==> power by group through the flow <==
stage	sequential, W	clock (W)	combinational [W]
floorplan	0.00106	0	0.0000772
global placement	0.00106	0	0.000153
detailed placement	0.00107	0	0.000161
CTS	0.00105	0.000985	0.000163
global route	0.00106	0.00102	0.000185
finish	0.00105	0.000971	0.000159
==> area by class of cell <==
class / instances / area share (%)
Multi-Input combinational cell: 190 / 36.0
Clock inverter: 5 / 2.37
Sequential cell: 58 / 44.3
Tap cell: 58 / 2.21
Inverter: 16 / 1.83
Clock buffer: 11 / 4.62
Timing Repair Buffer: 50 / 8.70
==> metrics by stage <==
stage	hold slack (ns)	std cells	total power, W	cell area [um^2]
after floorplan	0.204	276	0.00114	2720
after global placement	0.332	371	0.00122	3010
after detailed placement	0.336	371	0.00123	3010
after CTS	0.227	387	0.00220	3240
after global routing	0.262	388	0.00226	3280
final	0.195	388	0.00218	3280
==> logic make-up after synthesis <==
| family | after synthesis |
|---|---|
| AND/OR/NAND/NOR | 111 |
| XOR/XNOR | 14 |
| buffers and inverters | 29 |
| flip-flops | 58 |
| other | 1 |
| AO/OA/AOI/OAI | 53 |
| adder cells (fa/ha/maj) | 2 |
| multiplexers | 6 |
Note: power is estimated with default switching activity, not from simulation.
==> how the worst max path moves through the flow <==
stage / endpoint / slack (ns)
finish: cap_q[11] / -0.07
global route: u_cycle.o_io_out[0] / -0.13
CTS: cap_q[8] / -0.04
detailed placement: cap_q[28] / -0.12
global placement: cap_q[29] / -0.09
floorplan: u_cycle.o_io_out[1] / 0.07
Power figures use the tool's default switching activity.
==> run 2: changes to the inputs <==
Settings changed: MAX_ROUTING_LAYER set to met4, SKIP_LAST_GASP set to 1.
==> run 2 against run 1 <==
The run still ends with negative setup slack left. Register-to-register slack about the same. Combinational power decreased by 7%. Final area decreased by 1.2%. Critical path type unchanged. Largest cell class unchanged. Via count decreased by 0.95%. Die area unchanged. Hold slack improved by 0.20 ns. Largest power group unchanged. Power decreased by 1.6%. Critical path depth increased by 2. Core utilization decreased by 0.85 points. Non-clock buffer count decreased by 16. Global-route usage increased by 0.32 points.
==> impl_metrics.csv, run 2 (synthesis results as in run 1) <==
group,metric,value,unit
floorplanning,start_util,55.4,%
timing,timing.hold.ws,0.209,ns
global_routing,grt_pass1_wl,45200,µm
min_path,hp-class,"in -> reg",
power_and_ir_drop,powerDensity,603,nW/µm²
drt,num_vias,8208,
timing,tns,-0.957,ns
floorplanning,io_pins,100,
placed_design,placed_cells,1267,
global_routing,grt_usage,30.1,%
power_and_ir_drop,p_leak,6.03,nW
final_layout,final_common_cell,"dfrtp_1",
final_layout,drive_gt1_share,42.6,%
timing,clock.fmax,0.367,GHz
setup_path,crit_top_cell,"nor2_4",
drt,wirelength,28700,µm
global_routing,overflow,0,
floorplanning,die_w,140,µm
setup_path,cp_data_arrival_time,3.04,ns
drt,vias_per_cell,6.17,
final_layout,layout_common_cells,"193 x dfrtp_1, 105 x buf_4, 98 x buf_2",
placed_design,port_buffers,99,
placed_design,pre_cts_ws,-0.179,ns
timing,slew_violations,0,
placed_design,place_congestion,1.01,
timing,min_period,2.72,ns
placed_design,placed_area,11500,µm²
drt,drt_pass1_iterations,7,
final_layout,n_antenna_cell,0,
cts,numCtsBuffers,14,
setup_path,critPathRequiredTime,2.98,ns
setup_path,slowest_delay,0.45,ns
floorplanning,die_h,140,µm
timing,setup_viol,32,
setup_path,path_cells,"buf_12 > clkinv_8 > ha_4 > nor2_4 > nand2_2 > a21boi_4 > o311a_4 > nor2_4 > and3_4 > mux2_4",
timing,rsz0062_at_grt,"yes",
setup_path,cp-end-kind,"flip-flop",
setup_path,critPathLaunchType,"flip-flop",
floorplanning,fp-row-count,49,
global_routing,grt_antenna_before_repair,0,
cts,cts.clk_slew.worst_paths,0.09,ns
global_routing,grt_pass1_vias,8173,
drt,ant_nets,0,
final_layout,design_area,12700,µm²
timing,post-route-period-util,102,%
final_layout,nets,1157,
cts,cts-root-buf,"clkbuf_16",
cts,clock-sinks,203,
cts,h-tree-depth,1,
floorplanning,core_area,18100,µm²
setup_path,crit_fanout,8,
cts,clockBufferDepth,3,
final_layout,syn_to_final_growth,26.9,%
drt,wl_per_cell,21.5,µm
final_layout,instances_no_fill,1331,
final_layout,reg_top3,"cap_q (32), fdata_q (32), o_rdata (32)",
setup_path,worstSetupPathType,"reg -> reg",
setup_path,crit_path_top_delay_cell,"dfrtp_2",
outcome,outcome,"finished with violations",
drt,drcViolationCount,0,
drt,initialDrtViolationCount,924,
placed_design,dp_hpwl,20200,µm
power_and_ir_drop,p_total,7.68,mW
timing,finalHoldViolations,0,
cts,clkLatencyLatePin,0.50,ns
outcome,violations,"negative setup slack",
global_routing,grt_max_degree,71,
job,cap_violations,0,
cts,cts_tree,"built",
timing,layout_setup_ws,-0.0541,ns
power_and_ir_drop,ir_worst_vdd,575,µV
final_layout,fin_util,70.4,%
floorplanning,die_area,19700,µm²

****************************************

Task:
All entries above are to be transcribed verbatim.

Answer space:
==> power by group through the flow <==
stage	sequential, W	clock (W)	combinational [W]
floorplan	0.00106	0	0.0000772
global placement	0.00106	0	0.000153
detailed placement	0.00107	0	0.000161
CTS	0.00105	0.000985	0.000163
global route	0.00106	0.00102	0.000185
finish	0.00105	0.000971	0.000159
==> area by class of cell <==
class / instances / area share (%)
Multi-Input combinational cell: 190 / 36.0
Clock inverter: 5 / 2.37
Sequential cell: 58 / 44.3
Tap cell: 58 / 2.21
Inverter: 16 / 1.83
Clock buffer: 11 / 4.62
Timing Repair Buffer: 50 / 8.70
==> metrics by stage <==
stage	hold slack (ns)	std cells	total power, W	cell area [um^2]
after floorplan	0.204	276	0.00114	2720
after global placement	0.332	371	0.00122	3010
after detailed placement	0.336	371	0.00123	3010
after CTS	0.227	387	0.00220	3240
after global routing	0.262	388	0.00226	3280
final	0.195	388	0.00218	3280
==> logic make-up after synthesis <==
| family | after synthesis |
|---|---|
| AND/OR/NAND/NOR | 111 |
| XOR/XNOR | 14 |
| buffers and inverters | 29 |
| flip-flops | 58 |
| other | 1 |
| AO/OA/AOI/OAI | 53 |
| adder cells (fa/ha/maj) | 2 |
| multiplexers | 6 |
Note: power is estimated with default switching activity, not from simulation.
==> how the worst max path moves through the flow <==
stage / endpoint / slack (ns)
finish: cap_q[11] / -0.07
global route: u_cycle.o_io_out[0] / -0.13
CTS: cap_q[8] / -0.04
detailed placement: cap_q[28] / -0.12
global placement: cap_q[29] / -0.09
floorplan: u_cycle.o_io_out[1] / 0.07
Power figures use the tool's default switching activity.
==> run 2: changes to the inputs <==
Settings changed: MAX_ROUTING_LAYER set to met4, SKIP_LAST_GASP set to 1.
==> run 2 against run 1 <==
The run still ends with negative setup slack left. Register-to-register slack about the same. Combinational power decreased by 7%. Final area decreased by 1.2%. Critical path type unchanged. Largest cell class unchanged. Via count decreased by 0.95%. Die area unchanged. Hold slack improved by 0.20 ns. Largest power group unchanged. Power decreased by 1.6%. Critical path depth increased by 2. Core utilization decreased by 0.85 points. Non-clock buffer count decreased by 16. Global-route usage increased by 0.32 points.
==> impl_metrics.csv, run 2 (synthesis results as in run 1) <==
group,metric,value,unit
floorplanning,start_util,55.4,%
timing,timing.hold.ws,0.209,ns
global_routing,grt_pass1_wl,45200,µm
min_path,hp-class,"in -> reg",
power_and_ir_drop,powerDensity,603,nW/µm²
drt,num_vias,8208,
timing,tns,-0.957,ns
floorplanning,io_pins,100,
placed_design,placed_cells,1267,
global_routing,grt_usage,30.1,%
power_and_ir_drop,p_leak,6.03,nW
final_layout,final_common_cell,"dfrtp_1",
final_layout,drive_gt1_share,42.6,%
timing,clock.fmax,0.367,GHz
setup_path,crit_top_cell,"nor2_4",
drt,wirelength,28700,µm
global_routing,overflow,0,
floorplanning,die_w,140,µm
setup_path,cp_data_arrival_time,3.04,ns
drt,vias_per_cell,6.17,
final_layout,layout_common_cells,"193 x dfrtp_1, 105 x buf_4, 98 x buf_2",
placed_design,port_buffers,99,
placed_design,pre_cts_ws,-0.179,ns
timing,slew_violations,0,
placed_design,place_congestion,1.01,
timing,min_period,2.72,ns
placed_design,placed_area,11500,µm²
drt,drt_pass1_iterations,7,
final_layout,n_antenna_cell,0,
cts,numCtsBuffers,14,
setup_path,critPathRequiredTime,2.98,ns
setup_path,slowest_delay,0.45,ns
floorplanning,die_h,140,µm
timing,setup_viol,32,
setup_path,path_cells,"buf_12 > clkinv_8 > ha_4 > nor2_4 > nand2_2 > a21boi_4 > o311a_4 > nor2_4 > and3_4 > mux2_4",
timing,rsz0062_at_grt,"yes",
setup_path,cp-end-kind,"flip-flop",
setup_path,critPathLaunchType,"flip-flop",
floorplanning,fp-row-count,49,
global_routing,grt_antenna_before_repair,0,
cts,cts.clk_slew.worst_paths,0.09,ns
global_routing,grt_pass1_vias,8173,
drt,ant_nets,0,
final_layout,design_area,12700,µm²
timing,post-route-period-util,102,%
final_layout,nets,1157,
cts,cts-root-buf,"clkbuf_16",
cts,clock-sinks,203,
cts,h-tree-depth,1,
floorplanning,core_area,18100,µm²
setup_path,crit_fanout,8,
cts,clockBufferDepth,3,
final_layout,syn_to_final_growth,26.9,%
drt,wl_per_cell,21.5,µm
final_layout,instances_no_fill,1331,
final_layout,reg_top3,"cap_q (32), fdata_q (32), o_rdata (32)",
setup_path,worstSetupPathType,"reg -> reg",
setup_path,crit_path_top_delay_cell,"dfrtp_2",
outcome,outcome,"finished with violations",
drt,drcViolationCount,0,
drt,initialDrtViolationCount,924,
placed_design,dp_hpwl,20200,µm
power_and_ir_drop,p_total,7.68,mW
timing,finalHoldViolations,0,
cts,clkLatencyLatePin,0.50,ns
outcome,violations,"negative setup slack",
global_routing,grt_max_degree,71,
job,cap_violations,0,
cts,cts_tree,"built",
timing,layout_setup_ws,-0.0541,ns
power_and_ir_drop,ir_worst_vdd,575,µV
final_layout,fin_util,70.4,%
floorplanning,die_area,19700,µm²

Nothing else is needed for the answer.